You really got a banded coot?
I thought that was all just a rumor. Where did you get it and where was it banded?


----------



## Clarq (Jul 21, 2011)

Some people are just luckier than others when it comes to these things. I've only gotten two Canada geese, and one had two bands on it. I've been lucky with the geese. I've never even seen a banded duck, so I'm not so lucky with them. Keep hunting, and you should get one eventually. Good luck.


----------



## shaun larsen (Aug 5, 2011)

Swaner said:


> shaun larsen said:
> 
> 
> > since then ive killed 9 other duck bands, including 2 this season, 1 canadian, 1 coot and 1 snow.
> ...











banded at farmington bay in 2006. killed at utah lake in 2010


----------



## nk1nk (Nov 15, 2011)

shaun larsen said:


> Swaner said:
> 
> 
> > [quote="shaun larsen":324115fe]since then ive killed 9 other duck bands, including 2 this season, 1 canadian, 1 coot and 1 snow.
> ...











banded at farmington bay in 2006. killed at utah lake in 2010[/quote:324115fe]

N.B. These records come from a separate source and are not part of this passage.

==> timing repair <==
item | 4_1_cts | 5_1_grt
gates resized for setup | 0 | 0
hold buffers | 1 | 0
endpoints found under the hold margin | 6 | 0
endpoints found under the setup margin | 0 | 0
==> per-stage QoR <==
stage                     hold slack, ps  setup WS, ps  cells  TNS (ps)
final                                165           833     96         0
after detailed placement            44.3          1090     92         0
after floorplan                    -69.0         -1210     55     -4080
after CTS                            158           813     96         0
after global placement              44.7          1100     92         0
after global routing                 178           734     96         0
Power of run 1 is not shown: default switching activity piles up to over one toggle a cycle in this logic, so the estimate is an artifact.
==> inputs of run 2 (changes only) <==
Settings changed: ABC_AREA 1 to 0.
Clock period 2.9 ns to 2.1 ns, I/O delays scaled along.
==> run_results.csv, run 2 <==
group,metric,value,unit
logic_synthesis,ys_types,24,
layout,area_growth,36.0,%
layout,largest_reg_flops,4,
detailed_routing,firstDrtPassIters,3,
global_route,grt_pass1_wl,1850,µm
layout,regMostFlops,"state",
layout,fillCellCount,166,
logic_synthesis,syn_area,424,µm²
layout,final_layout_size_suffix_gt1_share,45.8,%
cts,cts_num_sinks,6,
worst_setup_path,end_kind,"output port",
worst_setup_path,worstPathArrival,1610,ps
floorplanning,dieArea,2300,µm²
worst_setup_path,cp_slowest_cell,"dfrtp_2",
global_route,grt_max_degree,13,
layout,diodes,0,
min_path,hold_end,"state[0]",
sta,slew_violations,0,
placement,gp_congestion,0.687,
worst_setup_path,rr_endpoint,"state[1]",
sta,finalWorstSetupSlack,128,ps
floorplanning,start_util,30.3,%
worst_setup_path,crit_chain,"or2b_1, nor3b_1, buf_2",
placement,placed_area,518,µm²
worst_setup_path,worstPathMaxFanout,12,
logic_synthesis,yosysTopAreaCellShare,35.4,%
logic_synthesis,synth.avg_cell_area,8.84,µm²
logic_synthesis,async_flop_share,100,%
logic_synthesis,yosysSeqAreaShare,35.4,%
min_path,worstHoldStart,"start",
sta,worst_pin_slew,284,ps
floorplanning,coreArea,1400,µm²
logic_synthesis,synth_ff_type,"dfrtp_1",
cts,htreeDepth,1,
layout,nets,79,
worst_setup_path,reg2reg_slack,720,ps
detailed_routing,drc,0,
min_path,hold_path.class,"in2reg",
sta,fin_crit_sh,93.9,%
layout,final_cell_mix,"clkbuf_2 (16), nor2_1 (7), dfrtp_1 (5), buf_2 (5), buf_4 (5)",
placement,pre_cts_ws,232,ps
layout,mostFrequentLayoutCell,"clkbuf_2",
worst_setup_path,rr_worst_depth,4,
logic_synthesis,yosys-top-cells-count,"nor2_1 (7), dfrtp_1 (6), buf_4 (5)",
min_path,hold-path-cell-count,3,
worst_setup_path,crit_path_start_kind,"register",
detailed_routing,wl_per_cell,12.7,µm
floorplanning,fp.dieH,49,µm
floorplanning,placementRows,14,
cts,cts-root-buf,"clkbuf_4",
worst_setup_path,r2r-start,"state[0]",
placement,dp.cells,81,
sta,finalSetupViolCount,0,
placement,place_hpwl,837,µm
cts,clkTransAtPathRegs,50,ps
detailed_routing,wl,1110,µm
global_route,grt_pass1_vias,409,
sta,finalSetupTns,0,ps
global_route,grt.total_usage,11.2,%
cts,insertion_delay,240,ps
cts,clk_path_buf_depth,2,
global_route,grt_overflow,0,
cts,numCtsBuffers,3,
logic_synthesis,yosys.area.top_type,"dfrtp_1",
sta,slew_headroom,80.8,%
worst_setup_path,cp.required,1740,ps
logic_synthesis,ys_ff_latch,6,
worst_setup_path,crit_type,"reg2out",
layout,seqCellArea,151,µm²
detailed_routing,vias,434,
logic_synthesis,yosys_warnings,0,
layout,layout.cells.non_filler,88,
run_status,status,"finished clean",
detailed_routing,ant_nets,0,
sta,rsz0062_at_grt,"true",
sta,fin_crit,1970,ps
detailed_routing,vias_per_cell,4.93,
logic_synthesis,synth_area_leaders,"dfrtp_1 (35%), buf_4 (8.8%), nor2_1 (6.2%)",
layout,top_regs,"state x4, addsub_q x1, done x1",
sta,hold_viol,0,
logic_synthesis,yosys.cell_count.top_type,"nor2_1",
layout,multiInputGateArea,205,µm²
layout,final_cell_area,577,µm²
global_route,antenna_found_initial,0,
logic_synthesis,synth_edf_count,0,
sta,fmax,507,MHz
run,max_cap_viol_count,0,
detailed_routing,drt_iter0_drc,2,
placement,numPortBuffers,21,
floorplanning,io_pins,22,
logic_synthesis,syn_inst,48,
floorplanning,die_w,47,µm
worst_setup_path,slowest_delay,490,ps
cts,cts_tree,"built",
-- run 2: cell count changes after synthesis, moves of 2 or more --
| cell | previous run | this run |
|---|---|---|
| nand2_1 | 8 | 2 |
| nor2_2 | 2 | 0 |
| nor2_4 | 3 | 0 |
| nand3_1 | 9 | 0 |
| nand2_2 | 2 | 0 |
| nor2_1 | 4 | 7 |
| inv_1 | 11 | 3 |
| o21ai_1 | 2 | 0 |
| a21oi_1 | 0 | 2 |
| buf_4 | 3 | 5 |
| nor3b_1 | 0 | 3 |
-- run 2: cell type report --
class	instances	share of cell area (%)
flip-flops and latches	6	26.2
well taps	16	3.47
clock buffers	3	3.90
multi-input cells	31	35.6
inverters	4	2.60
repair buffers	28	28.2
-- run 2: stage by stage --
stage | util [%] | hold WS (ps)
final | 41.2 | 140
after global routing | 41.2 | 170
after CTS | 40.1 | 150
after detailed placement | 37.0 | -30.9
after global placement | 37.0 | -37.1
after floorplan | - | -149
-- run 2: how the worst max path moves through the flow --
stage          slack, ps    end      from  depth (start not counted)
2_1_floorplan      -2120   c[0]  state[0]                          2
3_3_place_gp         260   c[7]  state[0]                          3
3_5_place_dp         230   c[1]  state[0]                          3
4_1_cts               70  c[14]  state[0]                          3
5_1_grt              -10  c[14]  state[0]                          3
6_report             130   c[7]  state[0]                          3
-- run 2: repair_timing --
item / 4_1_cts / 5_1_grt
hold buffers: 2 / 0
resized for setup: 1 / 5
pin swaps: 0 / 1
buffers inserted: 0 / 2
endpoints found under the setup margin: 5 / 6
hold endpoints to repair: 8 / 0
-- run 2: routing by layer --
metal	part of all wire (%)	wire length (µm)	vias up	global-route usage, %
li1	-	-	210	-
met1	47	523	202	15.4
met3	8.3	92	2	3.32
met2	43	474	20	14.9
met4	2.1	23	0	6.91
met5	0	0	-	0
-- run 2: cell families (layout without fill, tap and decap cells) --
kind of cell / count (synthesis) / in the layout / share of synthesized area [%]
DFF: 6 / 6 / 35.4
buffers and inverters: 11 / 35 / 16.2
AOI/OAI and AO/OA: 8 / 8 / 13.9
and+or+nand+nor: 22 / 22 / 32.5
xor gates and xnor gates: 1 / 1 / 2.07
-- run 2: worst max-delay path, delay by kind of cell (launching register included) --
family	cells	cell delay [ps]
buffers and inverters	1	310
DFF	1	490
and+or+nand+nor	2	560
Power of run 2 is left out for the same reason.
===== config.mk =====
export PLATFORM = sky130hd
export DESIGN_NAME = cmd_framer_flat
export DESIGN_NICKNAME = d
export VERILOG_FILES = /design/src/rtl/gfx_pkg.sv /design/src/rtl/cmd_framer_if.sv /design/src/rtl/word_fifo.sv /design/src/rtl/cmd_framer.sv /design/src/flat_wrapper.sv
export SDC_FILE = /design/constraint.sdc
export NUM_CORES = 1
export LEC_CHECK = 0
export CELL_PAD_IN_SITES_DETAIL_PLACEMENT = 2
export CELL_PAD_IN_SITES_GLOBAL_PLACEMENT = 2
export CORE_AREA = 2 2 74 146
export CTS_BUF_LIST = sky130_fd_sc_hd__clkbuf_8
export DETAILED_ROUTE_END_ITERATION = 10
export DIE_AREA = 0 0 76 148
export PLACE_DENSITY = 0.87
export SLEW_MARGIN = 0
export SYNTH_ARGS = -nofsm -noshare
export SYNTH_HDL_FRONTEND = slang
export SYNTH_HIERARCHICAL = 1
export SYNTH_SLANG_ARGS = --single-unit

===== constraint.sdc =====
create_clock -name clk -period 3.4 [get_ports clk]
set_clock_uncertainty 0.1 [all_clocks]
set_input_delay 0.68 -clock clk [delete_from_list [all_inputs] [get_ports clk]]
set_output_delay 0.68 -clock clk [all_outputs]
set_load 0.05 [all_outputs]

===== src/rtl/gfx_pkg.sv =====
// Shared definitions for the graphics command path: engine codes, idle command
// value and the byte-framer state encoding.
package gfx_pkg;
  localparam int         NUM_ENGINES = 5;
  localparam logic [7:0] IDLE_CMD    = 8'hFF;

  typedef enum logic [7:0] {
    CMD_TEST_PAT = 8'd0,
    CMD_FILL     = 8'd1,
    CMD_LINE     = 8'd2,
    CMD_BLIT     = 8'd3,
    CMD_SCROLL   = 8'd4
  } engine_cmd_t;

  typedef enum logic [2:0] {
    ST_IDLE,
    ST_LEN,
    ST_HI,
    ST_LO,
    ST_DISCARD
  } framer_state_t;
endpackage


===== src/rtl/cmd_framer_if.sv =====
// Byte-in / word-out handshake bundle of the command framer.
interface cmd_framer_if;
  logic [7:0]  rx_byte;
  logic        rx_valid;
  logic        rx_stop;
  logic [15:0] out_data;
  logic        out_valid;
  logic        out_rtr;

  modport master (output rx_byte, rx_valid, rx_stop, out_rtr,
                  input  out_data, out_valid);
  modport slave  (input  rx_byte, rx_valid, rx_stop, out_rtr,
                  output out_data, out_valid);
endinterface


===== src/rtl/word_fifo.sv =====
// Small synchronous FIFO; extra pointer MSB separates full from empty.
module word_fifo #(
  parameter int WIDTH = 16,
  parameter int DEPTH = 4
) (
  input  logic             clk,
  input  logic             rst_,
  input  logic             push,
  input  logic [WIDTH-1:0] din,
  input  logic             pop,
  output logic [WIDTH-1:0] dout,
  output logic             empty,
  output logic             full
);
  localparam int AW = $clog2(DEPTH);
  localparam logic [AW:0] PTR_ONE = {{AW{1'b0}}, 1'b1};

  logic [WIDTH-1:0] mem [DEPTH];
  logic [AW:0]      wr_ptr, rd_ptr;
  logic             do_push, do_pop;

  assign empty   = (wr_ptr == rd_ptr);
  assign full    = (wr_ptr[AW] != rd_ptr[AW]) && (wr_ptr[AW-1:0] == rd_ptr[AW-1:0]);
  assign do_pop  = pop && !empty;
  // A simultaneous pop frees the head slot, so a push on full still lands.
  assign do_push = push && (!full || do_pop);
  assign dout    = empty ? '0 : mem[rd_ptr[AW-1:0]];

  always_ff @(posedge clk or posedge rst_) begin
    if (rst_) begin
      wr_ptr <= '0;
      rd_ptr <= '0;
    end else begin
      if (do_push) wr_ptr <= wr_ptr + PTR_ONE;
      if (do_pop)  rd_ptr <= rd_ptr + PTR_ONE;
    end
  end

  always_ff @(posedge clk) begin
    if (do_push) mem[wr_ptr[AW-1:0]] <= din;
  end
endmodule


===== src/rtl/cmd_framer.sv =====
// Frames the I2C byte stream into command / length / big-endian word packets
// and queues the words for the downstream engine.
module cmd_framer #(
  parameter int         FIFO_DEPTH  = 4,
  parameter int         NUM_ENGINES = gfx_pkg::NUM_ENGINES,
  parameter logic [7:0] IDLE_CMD    = gfx_pkg::IDLE_CMD
) (
  input  logic         clk,
  input  logic         rst_,
  cmd_framer_if.slave  bus,
  output logic [7:0]   cmd,
  output logic         pkt_done,
  output logic         err,
  output logic         overflow
);
  import gfx_pkg::*;

  localparam logic [7:0] NUM_ENG_B = 8'(NUM_ENGINES);

  framer_state_t state;
  logic [7:0]    cnt;
  logic [7:0]    hi;
  logic          push, pop, fifo_empty, fifo_full;
  logic [15:0]   din;

  assign push          = (state == ST_LO) && bus.rx_valid;
  assign din           = {hi, bus.rx_byte};
  assign pop           = bus.out_valid && bus.out_rtr;
  assign bus.out_valid = !fifo_empty;

  word_fifo #(.WIDTH(16), .DEPTH(FIFO_DEPTH)) u_fifo (
    .clk   (clk),
    .rst_  (rst_),
    .push  (push),
    .din   (din),
    .pop   (pop),
    .dout  (bus.out_data),
    .empty (fifo_empty),
    .full  (fifo_full)
  );

  // A byte and a STOP in the same cycle: the byte is applied first, then the
  // STOP is judged against the state that byte leads to.
  always_ff @(posedge clk or posedge rst_) begin
    if (rst_) begin
      state    <= ST_IDLE;
      cmd      <= IDLE_CMD;
      pkt_done <= 1'b0;
      err      <= 1'b0;
    end else begin
      pkt_done <= 1'b0;
      err      <= 1'b0;
      unique case (state)
        ST_IDLE: begin
          if (bus.rx_valid) begin
            if (bus.rx_byte < NUM_ENG_B) begin
              if (bus.rx_stop) err <= 1'b1;
              else begin
                cmd   <= bus.rx_byte;
                state <= ST_LEN;
              end
            end else begin
              err   <= 1'b1;
              state <= bus.rx_stop ? ST_IDLE : ST_DISCARD;
            end
          end
        end
        ST_LEN: begin
          if (bus.rx_valid && bus.rx_byte == 8'd0) begin
            pkt_done <= 1'b1;
            cmd      <= IDLE_CMD;
            state    <= ST_IDLE;
          end else if (bus.rx_stop) begin
            err   <= 1'b1;
            cmd   <= IDLE_CMD;
            state <= ST_IDLE;
          end else if (bus.rx_valid) begin
            state <= ST_HI;
          end
        end
        ST_HI: begin
          if (bus.rx_stop) begin
            err   <= 1'b1;
            cmd   <= IDLE_CMD;
            state <= ST_IDLE;
          end else if (bus.rx_valid) begin
            state <= ST_LO;
          end
        end
        ST_LO: begin
          if (bus.rx_valid && cnt == 8'd1) begin
            pkt_done <= 1'b1;
            cmd      <= IDLE_CMD;
            state    <= ST_IDLE;
          end else if (bus.rx_stop) begin
            err   <= 1'b1;
            cmd   <= IDLE_CMD;
            state <= ST_IDLE;
          end else if (bus.rx_valid) begin
            state <= ST_HI;
          end
        end
        ST_DISCARD: begin
          if (bus.rx_stop) state <= ST_IDLE;
        end
        default: state <= ST_IDLE;
      endcase
    end
  end

  always_ff @(posedge clk) begin
    if (state == ST_LEN && bus.rx_valid) cnt <= bus.rx_byte;
    if (state == ST_HI && bus.rx_valid)  hi  <= bus.rx_byte;
    if (push)                            cnt <= cnt - 8'd1;
  end

  always_ff @(posedge clk or posedge rst_) begin
    if (rst_)                           overflow <= 1'b0;
    else if (push && fifo_full && !pop) overflow <= 1'b1;
  end
endmodule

Thats awesome, I hope my twelve year old doesn't see this post, he will be shooting every coot he can. It probably took that coot 4 years to walk from farmington to utah lake.


----------



## paddler (Jul 17, 2009)

Funny stuff about banded coots. Who in the heck kills 127 coots in one year, and then admits it? Hilarious!!!


----------



## nickpan (May 6, 2008)

Welcome to the club! Killed my fair share of geese and ducks every year and nothing. Tag teamed a goose with one but gave it to the other guy, couldn't tell who killed it and it wasn't worth fightin over.

Personally, they just need to quit the whole banding thing and it would get rid of alot of the jackarses out there who think they need em to be a "pro staffer" or whatever they are....


----------



## shaun larsen (Aug 5, 2011)

paddler213 said:


> Funny stuff about banded coots. Who in the heck kills 127 coots in one year, and then admits it? Hilarious!!!


who in the hell supports obama in 2012, and then admits it? Hilarious!!!

since when did shooting coots become a crime? i dont believe its against the law...? :roll: what i decide to hunt/kill is my business. not yours.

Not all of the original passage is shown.